In his book Breakthrough Advertising, legendary copywriter Eugine Schwartz proposed different awareness levels your customer goes through. When you’re creating content, consider your customer’s awareness level. Below are the levels of awareness, according to Schwartz’s system:
These are your super fans. They know your brand and your products; they readily buy anything you put out in the market—your most valuable asset.
These prospects know your product exists, but they’re still weighing other options available in the market.
In this stage, your prospects are aware of products/services that can solve their problems, but they might not know your company. This stage is typical for smaller brands and might rare for well-known brands.
Problem aware prospects feel the pain, but they might not be able to pinpoint the issue. They need to be educated about the problem first.
These prospects don’t feel the problem. They are oblivious to the fact that there is a better way to do things. The easiest way to educate these customers is to present your product/service when answering their questions.
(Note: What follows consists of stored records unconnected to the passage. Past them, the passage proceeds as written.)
### config.mk
export PLATFORM = sky130hd
export DESIGN_NAME = pipe_ctrl_stage
export DESIGN_NICKNAME = d
export VERILOG_FILES = /design/src/rtl/pipe_pkg.sv /design/src/rtl/pipe_reg_entry.sv /design/src/rtl/pipe_ctrl_stage.sv
export SDC_FILE = /design/constraint.sdc
export NUM_CORES = 1
export LEC_CHECK = 0
export BUFFER_PORTS_ARGS = -buffer_cell sky130_fd_sc_hd__buf_2
export CAP_MARGIN = 30
export CORE_MARGIN = 4
export CORE_UTILIZATION = 40
export CTS_CLUSTER_DIAMETER = 80
export DETAILED_ROUTE_END_ITERATION = 6
export PLACE_DENSITY = 0.74
export SYNTH_ARGS = -nofsm -noshare
export SYNTH_HDL_FRONTEND = slang
export SYNTH_HIERARCHICAL = 1
export SYNTH_SLANG_ARGS = --single-unit
### constraint.sdc
create_clock -name clk_i -period 2.9 [get_ports clk_i]
set_clock_uncertainty 0.2 [all_clocks]
set_input_delay 0.145 -clock clk_i [delete_from_list [all_inputs] [get_ports clk_i]]
set_output_delay 0.145 -clock clk_i [all_outputs]
set_load 0.1 [all_outputs]
### src/rtl/pipe_pkg.sv
// Shared constants for the CPU pipeline-stage registers.
// Control-bundle bit positions, default widths and occupancy encodings.
package pipe_pkg;

    localparam int CTRL_REGWRITE = 0;
    localparam int CTRL_MEMTOREG = 1;
    localparam int CTRL_MEMWRITE = 2;
    localparam int CTRL_MEMREAD  = 3;
    localparam int CTRL_ALUSRC   = 4;
    localparam int CTRL_REGDST   = 5;
    localparam int CTRL_ALUOP_LO = 6;
    localparam int CTRL_ALUOP_W  = 2;

    localparam int CTRL_W_DEF = 8;

    localparam logic [1:0] OCC_EMPTY = 2'd0;
    localparam logic [1:0] OCC_ONE   = 2'd1;
    localparam logic [1:0] OCC_TWO   = 2'd2;

endpackage

### src/rtl/pipe_reg_entry.sv
// One pipeline entry: valid bit, control and data payload; clear has priority over load.
// Clearing drops valid and zeroes control (bubble) while the data payload is kept.
module pipe_reg_entry
    import pipe_pkg::*;
#(
    parameter int CTRL_W = CTRL_W_DEF,
    parameter int PAY_W  = 96
) (
    input  logic              clk_i,
    input  logic              rst_i,
    input  logic              load_i,
    input  logic              clr_i,
    input  logic [CTRL_W-1:0] ctrl_i,
    input  logic [PAY_W-1:0]  data_i,
    output logic              valid_o,
    output logic [CTRL_W-1:0] ctrl_o,
    output logic [PAY_W-1:0]  data_o
);

    logic              valid_q, valid_d;
    logic [CTRL_W-1:0] ctrl_q,  ctrl_d;
    logic [PAY_W-1:0]  data_q,  data_d;

    always_comb begin
        valid_d = valid_q;
        ctrl_d  = ctrl_q;
        data_d  = data_q;
        if (clr_i) begin
            valid_d = 1'b0;
            ctrl_d  = '0;
        end else if (load_i) begin
            valid_d = 1'b1;
            ctrl_d  = ctrl_i;
            data_d  = data_i;
        end
    end

    always_ff @(posedge clk_i or negedge rst_i) begin
        if (!rst_i) begin
            valid_q <= 1'b0;
            ctrl_q  <= '0;
            data_q  <= '0;
        end else begin
            valid_q <= valid_d;
            ctrl_q  <= ctrl_d;
            data_q  <= data_d;
        end
    end

    assign valid_o = valid_q;
    assign ctrl_o  = ctrl_q;
    assign data_o  = data_q;

endmodule

### src/rtl/pipe_ctrl_stage.sv
// Pipeline-stage register with valid/ready, flush-to-bubble and optional skid entry; 1-cycle latency.
// SKID=1: ready_o is registered (~skid valid); SKID=0: ready_o = ~valid_o | ready_i.
module pipe_ctrl_stage
    import pipe_pkg::*;
#(
    parameter int CTRL_W = CTRL_W_DEF,
    parameter int DATA_W = 32,
    parameter int DATA_N = 3,
    parameter int SKID   = 1,
    parameter int CNT_W  = 16
) (
    input  logic                     clk_i,
    input  logic                     rst_i,
    input  logic                     flush_i,
    input  logic                     valid_i,
    output logic                     ready_o,
    input  logic [CTRL_W-1:0]        ctrl_i,
    input  logic [DATA_N*DATA_W-1:0] data_i,
    output logic                     valid_o,
    input  logic                     ready_i,
    output logic [CTRL_W-1:0]        ctrl_o,
    output logic [DATA_N*DATA_W-1:0] data_o,
    output logic [1:0]               occ_o,
    output logic [CNT_W-1:0]         stall_cnt_o
);

    localparam int PAY_W = DATA_N * DATA_W;
    localparam logic [CNT_W-1:0] CNT_MAX = {CNT_W{1'b1}};

    logic              main_vld, skid_vld;
    logic [CTRL_W-1:0] main_ctrl, skid_ctrl;
    logic [PAY_W-1:0]  main_data, skid_data;

    logic              in_fire, out_fire;
    logic              main_load, main_clr, main_from_skid;
    logic              skid_load, skid_clr;
    logic [CTRL_W-1:0] main_ctrl_in;
    logic [PAY_W-1:0]  main_data_in;

    logic [CNT_W-1:0]  stall_q, stall_d;

    assign in_fire  = valid_i & ready_o;
    assign out_fire = main_vld & ready_i;

    // Flush outranks every handshake transition; an occupied skid always drains into main first.
    always_comb begin
        main_load      = 1'b0;
        main_clr       = 1'b0;
        main_from_skid = 1'b0;
        skid_load      = 1'b0;
        skid_clr       = 1'b0;
        if (flush_i) begin
            main_clr = 1'b1;
            skid_clr = 1'b1;
        end else if (skid_vld) begin
            if (out_fire) begin
                main_load      = 1'b1;
                main_from_skid = 1'b1;
                skid_clr       = 1'b1;
            end
        end else if (main_vld) begin
            case ({in_fire, out_fire})
                2'b11:   main_load = 1'b1;
                2'b10:   skid_load = 1'b1;
                2'b01:   main_clr  = 1'b1;
                default: ;
            endcase
        end else if (in_fire) begin
            main_load = 1'b1;
        end
    end

    assign main_ctrl_in = main_from_skid ? skid_ctrl : ctrl_i;
    assign main_data_in = main_from_skid ? skid_data : data_i;

    pipe_reg_entry #(.CTRL_W(CTRL_W), .PAY_W(PAY_W)) u_main (
        .clk_i   (clk_i),
        .rst_i   (rst_i),
        .load_i  (main_load),
        .clr_i   (main_clr),
        .ctrl_i  (main_ctrl_in),
        .data_i  (main_data_in),
        .valid_o (main_vld),
        .ctrl_o  (main_ctrl),
        .data_o  (main_data)
    );

    generate
        if (SKID != 0) begin : g_skid
            pipe_reg_entry #(.CTRL_W(CTRL_W), .PAY_W(PAY_W)) u_skid (
                .clk_i   (clk_i),
                .rst_i   (rst_i),
                .load_i  (skid_load),
                .clr_i   (skid_clr),
                .ctrl_i  (ctrl_i),
                .data_i  (data_i),
                .valid_o (skid_vld),
                .ctrl_o  (skid_ctrl),
                .data_o  (skid_data)
            );
            assign ready_o = ~skid_vld;
        end else begin : g_noskid
            assign skid_vld  = 1'b0;
            assign skid_ctrl = '0;
            assign skid_data = '0;
            assign ready_o   = ~main_vld | ready_i;
        end
    endgenerate

    always_comb begin
        stall_d = stall_q;
        if (main_vld && !ready_i && (stall_q != CNT_MAX)) begin
            stall_d = stall_q + 1'b1;
        end
    end

    always_ff @(posedge clk_i or negedge rst_i) begin
        if (!rst_i) begin
            stall_q <= '0;
        end else begin
            stall_q <= stall_d;
        end
    end

    always_comb begin
        occ_o = OCC_EMPTY;
        if (skid_vld) begin
            occ_o = OCC_TWO;
        end else if (main_vld) begin
            occ_o = OCC_ONE;
        end
    end

    assign valid_o     = main_vld;
    assign ctrl_o      = main_ctrl;
    assign data_o      = main_data;
    assign stall_cnt_o = stall_q;

endmodule

==> impl_metrics.csv <==
group,metric,value,unit
critical_path,max_stage_delay,510,ps
routing,dr.pass1.iters,4,
logic_synthesis,synth_area_leaders,"dfrtp_1, mux2_2, mux2_4",
logic_synthesis,syn_nets,773,
cells_and_area,area_delta_synth_final,31.40,%
pwr,leakage,0.006551,uW
critical_path,crit_path_end_kind,"flip-flop",
critical_path,cpLargestDelayFamily,"flip-flops",
critical_path,path_max_fanout,55,
sta,rsz0062_at_grt,"no",
routing,vias,6639,
sta,drv_slew,0,
cells_and_area,final_cell_mix,"buf_2, dfrtp_1, mux2_2, dlygate4sd3_1, mux2_4",
cells_and_area,diodes,0,
clock_tree,htreeDepth,1,
run,drv_cap,0,
critical_path,critical_path_required,3110,ps
sta,hold_viol_final,4,
critical_path,crit_buf_inv,1,
clock_tree,clock_path_buffers,3,
critical_path,cp_common_cell,"nor2b_4",
clock_tree,cts.clk_slew.worst_paths,60,ps
pwr,ir_drop,0.0008588,V
sta,worst_slew_pin_slew,622.9,ps
cells_and_area,post-route-util,0.5397,
place,io_buffers,232,
floorplan,start_util,0.4107,
cells_and_area,final_common_cell,"buf_2",
floorplan,coreArea,0.02547,sq mm
grt,antenna_found_initial,0,
min_path,hold_class,"primary input to asynchronous set/reset pin",
routing,drtIter0Drc,380,
run_status,status,"finished with violations",
logic_synthesis,yosys.area.top_type_share,0.5405,
logic_synthesis,ys_seq_elements,226,
grt,first_global_vias,7416,
critical_path,crit_chain,"nor2b_4 > a31o_2 > nor2b_4 > buf_12 > mux2_2",
clock_tree,cts-root-buf,"clkbuf_16",
logic_synthesis,synth_top_flop_cell,"dfrtp_1",
floorplan,die_w,169.7,microns
cells_and_area,layout-drive-gt1-share,0.5828,
floorplan,rows,58,
grt,grt_usage,0.1641,
cells_and_area,fin_nets,1113,
logic_synthesis,netlist_area,0.01046,sq mm
routing,route.detailed.wl_per_inst,17.71,microns
floorplan,fp.dieArea,0.02881,sq mm
sta,setup_tns,0,ps
sta,worst_hold_slack,-8.325,ps
sta,max-slew-margin-rel,0.5816,
logic_synthesis,synth_edf_count,0,
routing,drc,0,
pwr,finalPower,11560,uW
sta,fin_ws,617.0,ps
cells_and_area,fillCellCount,2004,
critical_path,r2r_start,"u_main/valid_o$_DFFE_PN0P_",
place,dpl.hpwl,14880,microns
clock_tree,cts_tree,"built",
place,gp_congestion,0.8466,
critical_path,r2r_slack,620,ps
critical_path,startpoint_type,"flip-flop",
grt,overflow,0,
grt,grt_pass1_wl,39340,microns
logic_synthesis,syn_area_per_cell,15.78,sq um
critical_path,critPathKind,"flip-flop to flip-flop",
sta,fmax,0.4380,GHz
logic_synthesis,synth-async-reset-ratio,1.000,
run_status,violations,"hold timing",
sta,period_needed,2283,ps
floorplan,die_h,169.7,microns
sta,fin_crit_sh,0.7872,
logic_synthesis,yosys.cell_types.count,35,
clock_tree,cts.sinks,226,
floorplan,ios,233,
pwr,cellPowerDensity,841.1,mW/mm^2
critical_path,r2r_cells,5,
critical_path,r2r_end,"u_main/data_o[27]$_DFFE_PN0P_",
place,dp_slack,602.7,ps
logic_synthesis,syn_inst,663,
clock_tree,cts_inserted_buffers,27,
clock_tree,post_cts_resize_count,0,
critical_path,cp.arrival,2490,ps
routing,drt.antenna.violating_nets,0,
routing,postRouteWirelength,23930,microns
critical_path,crit_path_top_delay_cell,"dfrtp_4",
grt,grt_max_degree,72,
clock_tree,insertion_delay,520,ps
routing,viasPerCell,4.914,
logic_synthesis,yosysWarnings,6,
logic_synthesis,synth_area_leader_cell,"dfrtp_1",
logic_synthesis,yosysSeqAreaShare,0.5405,
sta,setup_violations,0,
## cells by family after synthesis
kind of cell,after synthesis,synth area share
AO/OA/AOI/OAI,1,0.0008373
XOR/XNOR,15,0.01256
adder cells (fa/ha/maj),1,0.001196
buffers and inverters,43,0.04341
flip-flops,226,0.5405
multiplexers,314,0.3650
AND/OR/NAND/NOR,63,0.03648
## worst max path at each step
stage / from / end / slack, ps / cells after the start
after floorplan: u_main/valid_o$_DFFE_PN0P_ / g_skid.u_skid/data_o[55]$_DFFE_PN0P_ / 5 / 8
after CTS: u_main/valid_o$_DFFE_PN0P_ / u_main/data_o[27]$_DFFE_PN0P_ / 600 / 5
after global placement: u_main/valid_o$_DFFE_PN0P_ / u_main/data_o[6]$_DFFE_PN0P_ / 630 / 5
after global routing: g_skid.u_skid/valid_o$_DFFE_PN0P_ / u_main/data_o[69]$_DFFE_PN0P_ / 520 / 5
after detailed placement: u_main/valid_o$_DFFE_PN0P_ / u_main/data_o[27]$_DFFE_PN0P_ / 600 / 5
final: u_main/valid_o$_DFFE_PN0P_ / u_main/data_o[27]$_DFFE_PN0P_ / 620 / 5
## sequential cells by signal, summed over array words and instances, names as in the netlist
signal	cells
g_skid.u_skid/valid_o	1
g_skid.u_skid/data_o	96
stall_cnt_o	16
u_main/data_o	96
u_main/ctrl_o	8
g_skid.u_skid/ctrl_o	8
u_main/valid_o	1
## per-layer routing
layer / track usage / routed length, microns
met4: 0.03570 / 552
met3: 0.04589 / 1757
met1: 0.2106 / 10170
met2: 0.2786 / 11450
met5: 0 / 0
## metrics by stage
| stage | cell area (sq um) | std cells |
|---|---|---|
| floorplan | 10490 | 663 |
| global placement | 11830 | 1197 |
| detailed placement | 11830 | 1197 |
| CTS | 13750 | 1351 |
| global route | 13750 | 1351 |
| finish | 13750 | 1351 |
## where the power goes
group	leakage (uW)	switching, uW	total [uW]	internal [uW]
Combinational	0.00328	3180	4240	1050
Sequential	0.00286	362	4120	3760
Clock	0.000416	1260	3200	1950
Total	0.00655	4800	11600	6760
## cell type report
cell class	count	area, sq um	share of cell area
Clock buffer	41	788.3	0.05734
Tap cell	330	412.9	0.03003
Clock inverter	6	61.31	0.004459
Multi-Input combinational cell	394	4383	0.3188
Inverter	3	11.26	0.0008191
Timing Repair Buffer	351	2432	0.1769
Sequential cell	226	5659	0.4116
## synth_stat cells (2+ instances only)
| library cell | number |
|---|---|
| mux2_2 | 216 |
| mux2_4 | 81 |
| nor3b_1 | 3 |
| buf_2 | 5 |
| buf_6 | 10 |
| nor4_1 | 3 |
| nand2_1 | 5 |
| mux2i_1 | 17 |
| clkbuf_1 | 2 |
| nor2b_4 | 2 |
| buf_12 | 10 |
| inv_1 | 3 |
| nand3_1 | 4 |
| nor4b_1 | 2 |
| nor3_1 | 5 |
| xor2_1 | 14 |
| nand4_1 | 4 |
| buf_4 | 13 |
| nor2_1 | 23 |
| dfrtp_1 | 226 |
## timing repair
action	4_1_cts	5_1_grt
endpoints found under the hold margin	439	0
hold buffers	107	0
buffers inserted	0	0
Note: power is estimated with default switching activity, not from simulation.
You can compare your solution to the ones they are currently using so they can easily relate.
Your ideas can take the form of emails, blog posts, Instagram stories, or anything you can think of, but it should speak directly to your audience and move them through each stage of the customer journey.
The length of the buying cycle and topics may vary based on your business, product, followers, and clients, but as long as you have a content strategy for all these categories, you will be fine.
Now that you have your editorial plan, let’s look at some communication channels.
Channels you can use
Website content (or at least the front page) should move your prospect through the different buying stages. Above the fold content should clearly define what your business can do for your customer. The validation exercise is called the grunt test, which explains that even a cave dweller should understand what your business does within 3 seconds after landing on your website homepage.
Blogs can be extremely useful to move your audience through the buying stages because you can structure your content and layout to make it easy for people to take action.
Most businesses can take advantage of the social media channel because every kind of audience will be on at least one social media channel, whether it is LinkedIn, YouTube, Facebook, TikTok, or Instagram. Some B2B companies shy away from social media because they feel it’s too informal for their business. They forget that even if they’re selling to a business, people take decisions for those businesses. So pick a social media channel, put out amazing content, and reap the reward. You can always alter the tone of your social media posts to suit your business and the platform.
This is where you should create laser targeted content because landing pages usually get traffic from ads where you know the exact buyer persona and awareness stage of the people visiting your page. The content and copy should be carefully crafted to induce one single action from your audience.
Email is another channel where you can select your audience’s awareness given you’ve appropriately segmented your audience.